You have two years to sue, but several other deadlines start running the day of the crash. Miss any one of them and part of your claim can be gone before you ever speak to a lawyer.

The most common question we hear after a car accident in New Brunswick is some version of "How long do I have?" People assume there is a single answer. There is not. A crash on the Trans-Canada near Moncton, on Route 1 outside Saint John, or at a snow-covered intersection in Fredericton can trigger several different deadlines, each running on its own clock.

Here is a plain-language walkthrough of the deadlines that matter most, and what to do in the first few days to protect every part of your claim.

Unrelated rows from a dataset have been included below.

$ cat src/rtl/ad7276_pkg.sv
// ----------------------------------------------------------------------------
// ad7276_pkg
// Shared definitions for the AD7276 serial ADC emulator.
//   state_t       : frame sequencer states (IDLE, LEAD, DATA, TAIL)
//   AD7276_DATA_W : default sample width (12 bits)
//   AD7276_LEAD_Z : default number of leading-zero bit slots (2)
//   FRAME_SCLK    : sclk periods in one standard frame (16)
// ----------------------------------------------------------------------------
package ad7276_pkg;

    typedef enum logic [1:0] {
        IDLE = 2'd0,
        LEAD = 2'd1,
        DATA = 2'd2,
        TAIL = 2'd3
    } state_t;

    localparam int AD7276_DATA_W = 12;
    localparam int AD7276_LEAD_Z = 2;
    localparam int FRAME_SCLK    = 16;

endpackage

$ cat src/rtl/ad7276_emu_fifo.sv
// ----------------------------------------------------------------------------
// ad7276_emu_fifo
// Synchronous sample buffer with show-ahead read (rd_data is the head entry).
// Ports:
//   clk, rst       : clock, asynchronous active-high reset (pointers only)
//   wr_en, wr_data : push request and data; ignored while full
//   rd_en          : pop request; ignored while empty
//   rd_data        : current head entry (valid when empty = 0)
//   full, empty    : occupancy flags
// DEPTH must be a power of two, at least 2.
// ----------------------------------------------------------------------------
module ad7276_emu_fifo #(
    parameter int DATA_W = 12,
    parameter int DEPTH  = 2
) (
    input  logic              clk,
    input  logic              rst,
    input  logic              wr_en,
    input  logic [DATA_W-1:0] wr_data,
    input  logic              rd_en,
    output logic [DATA_W-1:0] rd_data,
    output logic              full,
    output logic              empty
);

    localparam int AW = $clog2(DEPTH);

    logic [DATA_W-1:0] mem [DEPTH];
    // Pointers carry one extra wrap bit to tell full from empty.
    logic [AW:0]       wr_ptr;
    logic [AW:0]       rd_ptr;
    logic              do_wr;
    logic              do_rd;

    assign empty   = (wr_ptr == rd_ptr);
    assign full    = (wr_ptr == {~rd_ptr[AW], rd_ptr[AW-1:0]});
    assign do_wr   = wr_en & ~full;
    assign do_rd   = rd_en & ~empty;
    assign rd_data = mem[rd_ptr[AW-1:0]];

    always_ff @(posedge clk or posedge rst) begin
        if (rst) begin
            wr_ptr <= '0;
            rd_ptr <= '0;
        end else begin
            if (do_wr) wr_ptr <= wr_ptr + 1'b1;
            if (do_rd) rd_ptr <= rd_ptr + 1'b1;
        end
    end

    // Storage carries no reset; only the pointers define occupancy.
    always_ff @(posedge clk) begin
        if (do_wr) mem[wr_ptr[AW-1:0]] <= wr_data;
    end

endmodule

$ cat src/rtl/ad7276_emu.sv
// ----------------------------------------------------------------------------
// ad7276_emu
// Emulates the serial output of an AD7276 ADC. Samples are pushed into a
// small buffer; each csn frame from the master shifts out LEAD_Z leading
// zeros, the sample MSB first, then zeros until csn rises. csn and sclk are
// synchronous to clk and oversampled by it.
// Ports:
//   clk, rst             : clock, asynchronous active-high reset
//   ad7276_csn           : frame select from master, active low
//   ad7276_sclk          : serial clock from master, idle high
//   ad7276_sdata         : serial data to master (updated 1 clk after sclk fall)
//   s_data/s_valid/s_ready : sample push handshake
//   frame_done           : pulse when the last data bit slot is entered
//   underrun             : pulse when a frame starts with the buffer empty
//   frame_abort          : pulse when csn rises before the last data bit
// Optional (macro AD7276_EMU_STATS_EN):
//   underrun_cnt, abort_cnt : saturating 8-bit event counters
// LEAD_Z must be at least 1.
// ----------------------------------------------------------------------------
module ad7276_emu
    import ad7276_pkg::*;
#(
    parameter int DATA_W = AD7276_DATA_W,
    parameter int LEAD_Z = AD7276_LEAD_Z,
    parameter int FIFO_D = 2
) (
    input  logic              clk,
    input  logic              rst,
    input  logic              ad7276_csn,
    input  logic              ad7276_sclk,
    output logic              ad7276_sdata,
    input  logic [DATA_W-1:0] s_data,
    input  logic              s_valid,
    output logic              s_ready,
    output logic              frame_done,
    output logic              underrun,
    output logic              frame_abort
`ifdef AD7276_EMU_STATS_EN
    ,
    output logic [7:0]        underrun_cnt,
    output logic [7:0]        abort_cnt
`endif
);

    localparam int MAX_CNT = (DATA_W > LEAD_Z) ? DATA_W : LEAD_Z;
    localparam int CNT_W   = $clog2(MAX_CNT + 1);

    state_t              state;
    logic [CNT_W-1:0]    cnt;
    logic                csn_q;
    logic                sclk_q;
    logic                fall_sclk;
    logic                start;
    logic                frame_end;
    logic [DATA_W-1:0]   shreg;
    logic [DATA_W-1:0]   last;
    logic [DATA_W-1:0]   fifo_head;
    logic                fifo_full;
    logic                fifo_empty;
    logic                load;
    logic                pop;

    // Edge detection on the master's lines
    assign fall_sclk = sclk_q & ~ad7276_sclk & ~ad7276_csn;
    assign start     = csn_q & ~ad7276_csn;
    assign frame_end = ~csn_q & ad7276_csn;

    // start and frame_end are mutually exclusive (csn is either low or high),
    // so end always wins; a start outside IDLE is ignored.
    assign load    = start & (state == IDLE);
    assign pop     = load & ~fifo_empty;
    assign s_ready = ~fifo_full;

    ad7276_emu_fifo #(
        .DATA_W (DATA_W),
        .DEPTH  (FIFO_D)
    ) u_fifo (
        .clk     (clk),
        .rst     (rst),
        .wr_en   (s_valid),
        .wr_data (s_data),
        .rd_en   (pop),
        .rd_data (fifo_head),
        .full    (fifo_full),
        .empty   (fifo_empty)
    );

    // Frame sequencer
    always_ff @(posedge clk or posedge rst) begin
        if (rst) begin
            state        <= IDLE;
            cnt          <= '0;
            csn_q        <= 1'b1;
            sclk_q       <= 1'b1;
            ad7276_sdata <= 1'b0;
            last         <= '0;
            frame_done   <= 1'b0;
            underrun     <= 1'b0;
            frame_abort  <= 1'b0;
        end else begin
            csn_q       <= ad7276_csn;
            sclk_q      <= ad7276_sclk;
            frame_done  <= 1'b0;
            underrun    <= 1'b0;
            frame_abort <= 1'b0;
            if (frame_end) begin
                state        <= IDLE;
                cnt          <= '0;
                ad7276_sdata <= 1'b0;
                if (state == LEAD || state == DATA) frame_abort <= 1'b1;
            end else begin
                case (state)
                    IDLE: begin
                        ad7276_sdata <= 1'b0;
                        if (start) begin
                            // Slot 0 (a leading zero) is driven right away.
                            state <= (LEAD_Z > 1) ? LEAD : DATA;
                            cnt   <= '0;
                            if (fifo_empty) underrun <= 1'b1;
                            else            last     <= fifo_head;
                        end
                    end
                    LEAD: begin
                        if (fall_sclk) begin
                            ad7276_sdata <= 1'b0;
                            if (cnt == CNT_W'(LEAD_Z - 2)) begin
                                state <= DATA;
                                cnt   <= '0;
                            end else begin
                                cnt <= cnt + CNT_W'(1);
                            end
                        end
                    end
                    DATA: begin
                        if (fall_sclk) begin
                            ad7276_sdata <= shreg[DATA_W-1];
                            if (cnt == CNT_W'(DATA_W - 1)) begin
                                state      <= TAIL;
                                cnt        <= '0;
                                frame_done <= 1'b1;
                            end else begin
                                cnt <= cnt + CNT_W'(1);
                            end
                        end
                    end
                    TAIL: begin
                        if (fall_sclk) ad7276_sdata <= 1'b0;
                    end
                    default: state <= IDLE;
                endcase
            end
        end
    end

    // Shift register: loaded at frame start (head, or last sample on
    // underrun), shifted MSB-first on each data slot.
    always_ff @(posedge clk) begin
        if (load)
            shreg <= fifo_empty ? last : fifo_head;
        else if (state == DATA && fall_sclk && !frame_end)
            shreg <= {shreg[DATA_W-2:0], 1'b0};
    end

`ifdef AD7276_EMU_STATS_EN
    function automatic logic [7:0] sat_inc(input logic [7:0] v);
        return (v == 8'hFF) ? v : v + 8'd1;
    endfunction

    always_ff @(posedge clk or posedge rst) begin
        if (rst) begin
            underrun_cnt <= 8'd0;
            abort_cnt    <= 8'd0;
        end else begin
            if (underrun)    underrun_cnt <= sat_inc(underrun_cnt);
            if (frame_abort) abort_cnt    <= sat_inc(abort_cnt);
        end
    end
`endif

endmodule

$ cat config.mk
export PLATFORM = sky130hd
export DESIGN_NAME = ad7276_emu
export DESIGN_NICKNAME = d
export VERILOG_FILES = /design/src/rtl/ad7276_pkg.sv /design/src/rtl/ad7276_emu_fifo.sv /design/src/rtl/ad7276_emu.sv
export SDC_FILE = /design/constraint.sdc
export NUM_CORES = 1
export LEC_CHECK = 0
export ABC_AREA = 1
export BUFFER_PORTS_ARGS = -buffer_cell sky130_fd_sc_hd__buf_2
export CAP_MARGIN = 20
export CORE_UTILIZATION = 45
export DETAILED_ROUTE_END_ITERATION = 10
export REMOVE_ABC_BUFFERS = 1
export SLEW_MARGIN = 20
export SYNTH_ARGS = -nofsm -noshare
export SYNTH_HDL_FRONTEND = slang
export SYNTH_SLANG_ARGS = --single-unit
$ cat constraint.sdc
create_clock -name clk -period 2.5 [get_ports clk]
set_input_delay 0.5 -clock clk [delete_from_list [all_inputs] [get_ports clk]]
set_output_delay 0.5 -clock clk [all_outputs]
set_load 0.05 [all_outputs]
==> flow_summary.yaml, run 1 <==
logic_synthesis:
  synth_top_area_cell: "sky130_fd_sc_hd__edfxtp_1"
  synth_simple_gate_area_share: 0.209
  synthXorXnorAreaFrac: 0.0240
  postSynthAreaPerCell_sq_um: 10.0
  register_bit_count_reported_by_yosys: 64
  synth_top_cells_by_area: "sky130_fd_sc_hd__edfxtp_1, sky130_fd_sc_hd__dfrtp_1, sky130_fd_sc_hd__nand2_1, sky130_fd_sc_hd__nand3_1, sky130_fd_sc_hd__inv_1"
  post_synth_fa_ha_maj_area_fraction: 0.0393
  synth-main-ff-cell: "sky130_fd_sc_hd__edfxtp_1"
  mappedNetlistArea_sq_um: 2860
  dominant_combinational_cell_family_by_area_after_synthesis: "simple AND/OR/NAND/NOR gates"
  async_flop_share: 0.438
  synth_sequential_area_ratio: 0.623
  synth_common_cells: "sky130_fd_sc_hd__nand2_1, sky130_fd_sc_hd__edfxtp_1, sky130_fd_sc_hd__inv_1"
  synth_cell_types: 21
  synth-warning-count: 0
  synthMostInstantiatedCell: "sky130_fd_sc_hd__nand2_1"
  synth-edff-count: 36
  synth-compound-area-share: 0.0402
  area_fraction_of_the_dominant_cell_type_after_synthesis: 0.378
  postSynthCellCount: 285
  synthMuxAreaShare: 0
layout:
  net_total_in_the_final_layout: 340
  num-fill-cells: 544
  drive_gt1_frac: 0.157
  flow.area_growth_from_synthesis_pct: 14.0
  layout.cell_area.non_filler_sq_um: 3260
  num_antenna_cells: 0
sta:
  grt_setup_unrepaired: "false"
  worst_slew_margin_rel: 0.656
  worst-slew-pin-transition_ns: 0.514
  setup_ws_ns: 0.572
  setup_viol: 0
  period_minus_slack_ns: 1.93
  drv_slew: 0
  ratio_of_final_minimum_period_to_clock_period: 0.771
  clock.fmax_ghz: 0.519
  final_hold_viol_count: 0
  fin_setup_tns_ns: 0
  fin_worst_skew_ns: 0.00784
floorplan:
  die_h_um: 81.8
  die_outline_area_sq_um: 6680
  die_x_um: 81.8
  placementRows: 28
  floorplan.initialDensity: 0.475
  core_area_sq_um: 6030
  pin_count: 22
job:
  max_cap_violations: 0
clocking:
  max-clock-path-buffers: 2
  cts_tree: "built"
  htreeDepth: 3
  postCtsHoldBufs: 0
  clk_latency_ns: 0.35
  cts-buffers-inserted: 9
  postCtsSetupRepairBufs: 0
  root_buffer: "sky130_fd_sc_hd__clkbuf_8"
  cts_repair_resized_insts: 0
  clkTransAtPathRegs_ns: 0.08
  clock_sink_count: 64
route:
  detail_route.first_pass.iterations: 4
  vias_post_dr: 1861
  drt_first_iter_violations: 101
  route.detailed.drc: 0
  post_detailed_route_via_to_cell_ratio: 4.72
  wl_per_cell_um: 12.0
  final_ant_viol_nets: 0
  detail_route.wirelength_mm: 4.73
setup_path:
  critical-path-slowest-cell: "sky130_fd_sc_hd__dfstp_2"
  required_ns: 2.49
  crit_path_max_incr_delay_ns: 0.53
  cp-start-kind: "register"
  path_cells: "inv_1 > ha_1 > nor2_1 > nand3_1 > nand2_1"
  r2r_end: "shreg[3]"
  critical_path_class: "reg -> reg"
  crit_fanout: 12
  critical_path.top_delay_family: "simple AND/OR/NAND/NOR gates"
  worst-endpoint-arrival_ns: 1.92
  worst_setup_path_startpoint: "csn_q"
  worstSetupEndpointType: "register"
  timing.reg2reg.setup_slack_ns: 0.57
  critPathBufInv: 1
  timing.reg2reg.worst_path_depth: 5
  crit_cells: 5
  critPathCapture: "shreg[3]"
  worst_r2r_startpoint: "csn_q"
placed_design:
  dp_worst_setup_slack_ns: 0.476
  portBuffers: 21
  finalWeightedCongestion: 0.838
  post-dp-hpwl_mm: 3.25
  place_area_sq_um: 3040
global_route:
  globalRoute.totalOverflow: 0
  grt_util_all_layers: 0.174
  via_count_of_the_first_global_routing_pass: 1799
  grt_antenna_before_repair: 0
  first_pass_grt_wire_length_mm: 8.21
  grt_start_max_net_pins: 29
power_and_ir_drop:
  p_leak_nw: 1.56
  design_power_total_mw: 3.82
  ir_worst_vdd_uv: 997
  power.density_cell_area_nw_per_um2: 1170
min_path:
  min-delay-path-class: "in -> async"
outcome:
  result_of_the_run: "finished, final reports clean"
[state kept, by name (all words and copies together), names as in the netlist, 2 cells and up]
name,cells
cnt,4
last,12
shreg,12
state,2
u_fifo.mem,24
u_fifo.rd_ptr,2
u_fifo.wr_ptr,2
[where the power goes]
group	total (mW)	internal, mW	switching [mW]
clock network	1.01	0.573	0.435
registers	1.60	1.45	0.147
logic	1.21	0.390	0.818
[final cells by class]
class / instances / area, sq um / area share
inverter: 32 / 120 / 0.0368
timing repair buffer: 26 / 143 / 0.0437
tap: 75 / 93.8 / 0.0288
clock buffer: 9 / 124 / 0.0380
multi-input combinational: 181 / 896 / 0.275
clock inverter: 7 / 103 / 0.0314
sequential: 64 / 1780 / 0.547
[routing by layer]
layer  GRT usage  up-vias  part of all wire
met5           0        -                 0
met4       0.100        0             0.022
met3      0.0589        9             0.045
met2       0.261       36              0.45
met1       0.220      835              0.49
li1            -      981                 -
[worst reg2reg max path: stages, from the launching register on]
cell and delay (ns):
sky130_fd_sc_hd__dfstp_2 0.53, sky130_fd_sc_hd__inv_1 0.04, sky130_fd_sc_hd__ha_1 0.25, sky130_fd_sc_hd__nor2_1 0.21, sky130_fd_sc_hd__nand3_1 0.12, sky130_fd_sc_hd__nand2_1 0.41
[worst min-delay path by stage]
stage | slack (ns) | depth (start not counted) | end | start
after floorplan | 0.44 | 2 | last[0] | last[0]
after global placement | 0.45 | 2 | last[0] | last[0]
after detailed placement | 0.46 | 2 | last[6] | last[6]
after CTS | 0.21 | 3 | underrun | rst
after global routing | 0.24 | 3 | underrun | rst
final | 0.20 | 3 | underrun | rst
[stage by stage]
step | util | cells | hold WS, ns
2_1_floorplan | - | 277 | 0.442
3_3_place_gp | 0.504 | 378 | 0.454
3_5_place_dp | 0.504 | 378 | 0.459
4_1_cts | 0.542 | 394 | 0.206
5_1_grt | 0.542 | 394 | 0.245
6_report | 0.542 | 394 | 0.202
[kinds of logic (layout without fill, tap and decap cells)]
family / count (synthesis) / count (layout)
adder cells (fa/ha/maj): 9 / 9
AND/OR/NAND/NOR: 143 / 143
XOR/XNOR: 7 / 7
AO/OA/AOI/OAI: 22 / 22
flip-flops: 64 / 64
buffers and inverters: 40 / 74
[cells in the final DEF (no fill, tap or decap), types with 2 or more instances in the layout]
cell type | synthesis | final
sky130_fd_sc_hd__nand2_1 | 92 | 92
sky130_fd_sc_hd__edfxtp_1 | 36 | 36
sky130_fd_sc_hd__inv_1 | 32 | 32
sky130_fd_sc_hd__nand3_1 | 31 | 31
sky130_fd_sc_hd__dfrtp_1 | 26 | 26
sky130_fd_sc_hd__buf_2 | 2 | 21
sky130_fd_sc_hd__o21ai_0 | 19 | 19
sky130_fd_sc_hd__nor2_1 | 14 | 14
sky130_fd_sc_hd__ha_1 | 9 | 9
sky130_fd_sc_hd__clkbuf_8 | 0 | 9
sky130_fd_sc_hd__xnor2_1 | 5 | 5
sky130_fd_sc_hd__buf_4 | 0 | 5
sky130_fd_sc_hd__inv_6 | 0 | 3
sky130_fd_sc_hd__nand2_2 | 2 | 2
sky130_fd_sc_hd__nand2_4 | 2 | 2
sky130_fd_sc_hd__o21bai_1 | 2 | 2
sky130_fd_sc_hd__bufinv_16 | 0 | 2
sky130_fd_sc_hd__dfstp_2 | 2 | 2
No activity file was read; power rests on OpenSTA's default activity.
==> run 2: changes to the inputs <==
Settings changed: ABC_AREA 1 to 0.
Clock period 2.5 ns to 1.9 ns, I/O delays scaled along.
==> run 2 against run 1 <==
Against the previous run: fmax up 4.8%; power up 50%; setup slack worse by 0.51 ns; sequential cell count unchanged; critical path type unchanged; critical endpoint is now cnt[3].
==> flow_summary.yaml, run 2 <==
floorplan:
  die_x_um: 81.9
  floorplan.initialDensity: 0.477
  die_outline_area_sq_um: 6700
  core_area_sq_um: 6030
  placementRows: 28
  die_h_um: 81.9
  pin_count: 22
logic_synthesis:
  async_flop_share: 0.438
  synth_top_cells_by_area: "sky130_fd_sc_hd__edfxtp_1, sky130_fd_sc_hd__dfrtp_1, sky130_fd_sc_hd__mux2i_1, sky130_fd_sc_hd__mux2_2, sky130_fd_sc_hd__ha_1"
  synth-edff-count: 36
  postSynthCellCount: 213
  synth_cell_types: 43
  synth_sequential_area_ratio: 0.621
  area_fraction_of_the_dominant_cell_type_after_synthesis: 0.376
  synth-warning-count: 0
  postSynthAreaPerCell_sq_um: 13.5
  register_bit_count_reported_by_yosys: 64
  synth_top_area_cell: "sky130_fd_sc_hd__edfxtp_1"
  synth-main-ff-cell: "sky130_fd_sc_hd__edfxtp_1"
  synthMostInstantiatedCell: "sky130_fd_sc_hd__edfxtp_1"
  synth_common_cells: "sky130_fd_sc_hd__edfxtp_1, sky130_fd_sc_hd__dfrtp_1, sky130_fd_sc_hd__mux2i_1"
  mappedNetlistArea_sq_um: 2870
placed_design:
  post-dp-hpwl_mm: 3.06
  dp_worst_setup_slack_ns: 0.00120
  place_inst: 313
  finalWeightedCongestion: 0.810
  portBuffers: 21
  place_area_sq_um: 3150
layout:
  flow.area_growth_from_synthesis_pct: 21.2
  largest_register_ffs: 24
  num-fill-cells: 501
  instances_no_fill: 334
  num_antenna_cells: 0
  layout.cell_area.non_filler_sq_um: 3480
  net_total_in_the_final_layout: 280
  finalCoreUtilization: 0.578
  layout_commonest_cell: "sky130_fd_sc_hd__edfxtp_1"
  final_cell_mix: "sky130_fd_sc_hd__edfxtp_1, sky130_fd_sc_hd__dfrtp_1, sky130_fd_sc_hd__buf_2, sky130_fd_sc_hd__mux2i_1, sky130_fd_sc_hd__nand2_1"
  drive_gt1_frac: 0.324
global_route:
  first_pass_grt_wire_length_mm: 7.34
  grt_util_all_layers: 0.159
  via_count_of_the_first_global_routing_pass: 1578
  grt_antenna_before_repair: 0
  globalRoute.totalOverflow: 0
  grt_start_max_net_pins: 17
route:
  detail_route.first_pass.iterations: 5
  post_detailed_route_via_to_cell_ratio: 5.11
  drt_first_iter_violations: 61
  detail_route.wirelength_mm: 4.81
  vias_post_dr: 1707
  final_ant_viol_nets: 0
  wl_per_cell_um: 14.4
  route.detailed.drc: 0
outcome:
  result_of_the_run: "finished, final reports clean"
sta:
  setup_viol: 0
  fin_setup_tns_ns: 0
  fin_worst_skew_ns: 0.00592
  worst-slew-pin-transition_ns: 0.593
  period_minus_slack_ns: 1.84
  clock.fmax_ghz: 0.543
  ratio_of_final_minimum_period_to_clock_period: 0.969
  worst_slew_margin_rel: 0.604
  final_hold_viol_count: 0
  drv_slew: 0
  setup_ws_ns: 0.0598
clocking:
  htreeDepth: 3
  postCtsHoldBufs: 0
  max-clock-path-buffers: 2
  clkTransAtPathRegs_ns: 0.07
  cts_tree: "built"
  clock_sink_count: 64
  clk_latency_ns: 0.34
  cts-buffers-inserted: 9
  root_buffer: "sky130_fd_sc_hd__clkbuf_8"
setup_path:
  crit_fanout: 6
  cp-start-kind: "register"
  critPathCapture: "cnt[3]"
  worst_r2r_startpoint: "state[0]"
  worst-endpoint-arrival_ns: 2.08
  critical-path-slowest-cell: "sky130_fd_sc_hd__dfrtp_1"
  r2r_end: "cnt[3]"
  required_ns: 2.14
  critical_path_class: "reg -> reg"
  path_cells: "inv_1 > ha_2 > nor2_2 > nor4_4 > nand2b_4 > o311ai_1"
  timing.reg2reg.worst_path_depth: 6
  worstSetupEndpointType: "register"
  timing.reg2reg.setup_slack_ns: 0.06
  crit_path_max_incr_delay_ns: 0.43
  worst_setup_path_startpoint: "state[0]"
power_and_ir_drop:
  power.density_cell_area_nw_per_um2: 1640
  ir_worst_vdd_uv: 941
  p_leak_nw: 1.49
min_path:
  min-delay-path-class: "in -> async"
job:
  max_cap_violations: 0
[run 2: routing by layer]
metal,vias to the layer above,track usage,part of all wire
li1,845,-,-
met1,815,0.198,0.45
met2,32,0.244,0.48
met3,15,0.0367,0.039
met4,0,0.111,0.031
met5,-,0,0
[run 2: worst max-delay path: cells and delay by family (launching register included)]
| family | cells | cell delay [ns] |
|---|---|---|
| buffers and inverters | 1 | 0.15 |
| DFF | 1 | 0.43 |
| and+or+nand+nor | 3 | 0.57 |
| AOI/OAI and AO/OA | 1 | 0.27 |
| adders and majority gates | 1 | 0.30 |
[run 2: power breakdown]
part / switching [mW] / leakage (nW) / internal (mW) / total, mW
Sequential: 0.189 / 0.675 / 1.94 / 2.13
Clock: 0.537 / 0.101 / 0.737 / 1.27
Combinational: 1.24 / 0.711 / 1.08 / 2.32
Total: 1.97 / 1.49 / 3.76 / 5.72
[run 2: logic make-up (layout without fill, tap and decap cells)]
| group | after synthesis | count (layout) | share of synthesized area |
|---|---|---|---|
| DFF | 64 | 64 | 0.621 |
| and+or+nand+nor | 51 | 51 | 0.100 |
| xor gates and xnor gates | 6 | 6 | 0.0209 |
| buffers and inverters | 21 | 67 | 0.0327 |
| muxes | 34 | 34 | 0.125 |
| adders and majority gates | 9 | 9 | 0.0392 |
| AOI/OAI and AO/OA | 28 | 28 | 0.0601 |
[run 2: final cells by class]
type | count | area [sq um] | share of cell area
Inverter | 14 | 52.6 | 0.0151
Clock buffer | 9 | 124 | 0.0356
Clock inverter | 7 | 96.3 | 0.0277
Multi-Input combinational cell | 128 | 1060 | 0.306
Timing Repair Buffer | 37 | 265 | 0.0762
Sequential cell | 64 | 1780 | 0.513
Tap cell | 75 | 93.8 | 0.0270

The Headline Number: Two Years to Sue

The general limitation period for a personal injury lawsuit in New Brunswick is two years, set out in section 5(1)(a) of the Limitation of Actions Act. The clock starts on the day your claim is "discovered." In most car accident cases that is the day of the crash, when both the injuries and the at-fault driver are obvious. In cases involving delayed-onset symptoms like chronic pain or brain injury, or hit-and-run accidents where the other driver is identified later, the clock can start later. The Supreme Court of Canada confirmed in Grant Thornton LLP v. New Brunswick, 2021 SCC 31 that a claim is discovered when you have enough information to reasonably suspect a defendant caused your injury, not when you fully understand the legal case.

If you do not file a Statement of Claim with the Court of King's Bench inside that two-year window, your right to sue the at-fault driver is generally gone, regardless of how serious your injuries are. New Brunswick also imposes a 15-year outer limit under section 5(1)(b) that rarely matters in standard car accidents but is worth knowing exists.

The Deadlines That Run Alongside the Two-Year Clock

One accident, several clocks. The ones that matter most:

Section B accident benefits: 30 days and 90 days. Section B benefits of your own auto policy pays medical, rehabilitation, and disability income on a no-fault basis. To protect those benefits you generally need to notify your own insurer within 30 days of the accident (or as soon as reasonably possible) and file a proof of claim within 90 days after they request one. These are policy deadlines, separate from the court limitation period. Missing them is not always fatal, insurers have paid where the delay was caused by serious injury, hospitalization, or genuine lack of awareness that the benefit existed, but a short written notice in the days after the crash takes the issue off the table.

SEF 44 / underinsured motorist claims. If you carry the SEF 44 Family Protection Endorsement, your own insurer becomes a backup payer when the at-fault driver is uninsured or under-insured. SEF 44 claims run on the same two-year limitation period, plus the specific notice and cooperation requirements built into the policy itself.

Claims involving the Province. If a New Brunswick Crown body, employee, or vehicle is involved, the Proceedings Against the Crown Act requires at least two months' prior written notice to the Attorney General before suit. Notice served late in the two-year window extends the limitation period by seven days after the notice period ends.

Claims involving a municipality. If your accident involves municipal property, a poorly maintained intersection, an unmarked construction zone, a city-owned vehicle, the Local Governance Act and local by-laws can require written notice within weeks, not years. Missing a municipal notice deadline can end that part of your claim long before the two-year window closes.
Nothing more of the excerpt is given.